Did you try running YahooFinancials in concurrency mode? You'll see significantly improved performance when simultaneously pulling data for multiple tickers.

i.e: yahoo_financials = YahooFinancials(tickers, concurrent=True, max_workers=8, country="US")

msh855 commented 1 year ago

I have using the new version, but is extremely slow. Slower than looping over millions of data, I would say. The parallelisation for some reason is not working properly.

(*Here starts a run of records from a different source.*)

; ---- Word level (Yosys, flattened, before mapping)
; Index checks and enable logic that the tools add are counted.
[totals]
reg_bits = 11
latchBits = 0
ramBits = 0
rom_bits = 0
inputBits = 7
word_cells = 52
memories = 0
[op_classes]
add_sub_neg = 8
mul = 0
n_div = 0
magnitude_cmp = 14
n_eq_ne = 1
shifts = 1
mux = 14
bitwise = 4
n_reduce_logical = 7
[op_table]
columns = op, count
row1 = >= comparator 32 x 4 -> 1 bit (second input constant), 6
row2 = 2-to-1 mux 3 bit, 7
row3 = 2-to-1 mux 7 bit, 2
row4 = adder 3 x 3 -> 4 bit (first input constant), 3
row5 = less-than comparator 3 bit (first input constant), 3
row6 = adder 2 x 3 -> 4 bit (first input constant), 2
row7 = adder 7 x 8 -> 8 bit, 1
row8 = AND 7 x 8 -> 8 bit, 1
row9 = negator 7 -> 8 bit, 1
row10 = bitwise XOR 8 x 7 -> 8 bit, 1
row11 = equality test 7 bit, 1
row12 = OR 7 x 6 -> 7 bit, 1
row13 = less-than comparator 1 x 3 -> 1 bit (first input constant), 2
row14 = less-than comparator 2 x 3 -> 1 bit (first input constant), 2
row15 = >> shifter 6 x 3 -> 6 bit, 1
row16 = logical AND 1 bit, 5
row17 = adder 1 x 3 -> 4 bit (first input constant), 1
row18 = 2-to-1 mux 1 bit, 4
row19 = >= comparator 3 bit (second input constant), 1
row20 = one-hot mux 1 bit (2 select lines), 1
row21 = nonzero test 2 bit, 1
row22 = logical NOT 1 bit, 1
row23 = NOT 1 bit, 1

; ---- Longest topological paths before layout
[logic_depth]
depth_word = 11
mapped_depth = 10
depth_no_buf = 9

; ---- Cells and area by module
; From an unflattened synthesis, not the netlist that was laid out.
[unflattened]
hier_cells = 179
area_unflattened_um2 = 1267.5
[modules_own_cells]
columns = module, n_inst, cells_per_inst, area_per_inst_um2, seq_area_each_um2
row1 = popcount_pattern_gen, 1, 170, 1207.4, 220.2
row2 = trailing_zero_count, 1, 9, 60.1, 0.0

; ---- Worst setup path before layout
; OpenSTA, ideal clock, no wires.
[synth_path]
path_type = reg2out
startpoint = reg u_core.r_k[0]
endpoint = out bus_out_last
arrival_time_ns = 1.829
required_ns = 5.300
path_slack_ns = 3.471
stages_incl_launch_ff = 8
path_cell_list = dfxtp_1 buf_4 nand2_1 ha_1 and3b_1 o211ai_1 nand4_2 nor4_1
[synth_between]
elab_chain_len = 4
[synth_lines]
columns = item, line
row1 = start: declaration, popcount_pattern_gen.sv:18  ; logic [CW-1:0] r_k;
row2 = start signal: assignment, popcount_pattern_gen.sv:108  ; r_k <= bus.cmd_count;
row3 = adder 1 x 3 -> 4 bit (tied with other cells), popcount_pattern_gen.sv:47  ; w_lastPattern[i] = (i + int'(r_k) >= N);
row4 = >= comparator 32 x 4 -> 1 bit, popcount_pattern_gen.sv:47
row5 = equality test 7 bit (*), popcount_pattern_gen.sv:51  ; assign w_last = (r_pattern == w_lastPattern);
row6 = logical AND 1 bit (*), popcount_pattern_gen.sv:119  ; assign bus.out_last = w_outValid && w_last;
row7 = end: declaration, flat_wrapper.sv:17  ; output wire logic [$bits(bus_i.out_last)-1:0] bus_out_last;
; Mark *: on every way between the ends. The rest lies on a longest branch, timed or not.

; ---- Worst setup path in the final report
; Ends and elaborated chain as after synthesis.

And often I get errors like this:


yahoo_financials.get_stock_profile_data()

multiprocessing.pool.RemoteTraceback: 
"""
Traceback (most recent call last):
  File "/Users/safishajjouz/opt/anaconda3/envs/obb/lib/python3.9/multiprocessing/pool.py", line 125, in worker
    result = (True, func(*args, **kwds))
  File "/Users/safishajjouz/opt/anaconda3/envs/obb/lib/python3.9/multiprocessing/pool.py", line 48, in mapstar
    return list(map(*args))
  File "/Users/safishajjouz/opt/anaconda3/envs/obb/lib/python3.9/site-packages/yahoofinancials/etl.py", line 499, in _create_dict_ent
    re_data = self._get_historical_data(YAHOO_URL, r_map, tech_type, statement_type)
  File "/Users/safishajjouz/opt/anaconda3/envs/obb/lib/python3.9/site-packages/yahoofinancials/etl.py", line 237, in _get_historical_data
    self._request_handler(url, config.get("response_field"))
  File "/Users/safishajjouz/opt/anaconda3/envs/obb/lib/python3.9/site-packages/yahoofinancials/etl.py", line 198, in _request_handler
    raise ManagedException("Server replied with HTTP " + str(response.status_code) +
yahoofinancials.etl.ManagedException: Server replied with HTTP 404 code while opening the url: https://query2.finance.yahoo.com/v10/finance/quoteSummary/smt.l?modules=assetProfile&formatted=False&lang=en-US&region=US&corsDomain=finance.yahoo.com
"""
The above exception was the direct cause of the following exception:
Traceback (most recent call last):
  File "/Users/safishajjouz/opt/anaconda3/envs/obb/lib/python3.9/site-packages/IPython/core/interactiveshell.py", line 3378, in run_code
    exec(code_obj, self.user_global_ns, self.user_ns)
  File "<ipython-input-22-551664ebc37c>", line 1, in <module>
    yahoo_financials.get_stock_profile_data()
  File "/Users/safishajjouz/opt/anaconda3/envs/obb/lib/python3.9/site-packages/yahoofinancials/yf.py", line 114, in get_stock_profile_data
    self.get_stock_data(statement_type='profile', tech_type='assetProfile', report_name='assetProfile'),
  File "/Users/safishajjouz/opt/anaconda3/envs/obb/lib/python3.9/site-packages/yahoofinancials/etl.py", line 548, in get_stock_data
    dict_ents = pool.map(partial(self._create_dict_ent,
  File "/Users/safishajjouz/opt/anaconda3/envs/obb/lib/python3.9/multiprocessing/pool.py", line 364, in map
    return self._map_async(func, iterable, mapstar, chunksize).get()
  File "/Users/safishajjouz/opt/anaconda3/envs/obb/lib/python3.9/multiprocessing/pool.py", line 771, in get
    raise self._value
yahoofinancials.etl.ManagedException: Server replied with HTTP 404 code while opening the url: https://query2.finance.yahoo.com/v10/finance/quoteSummary/smt.l?modules=assetProfile&formatted=False&lang=en-US&region=US&corsDomain=finance.yahoo.com
JECSand commented 1 year ago

@msh855 @RobinDeeCee

I just pushed v1.15. I attempted to improve how yf handles the random 404 errors. If this issue continues, could you provide me with some of the symbols you are trying to run?

JECSand commented 12 months ago

@RobinDeeCee Closing this issue due to inactivity. If you are still experiencing unexpected slowness, just open a new issue and we can revisit.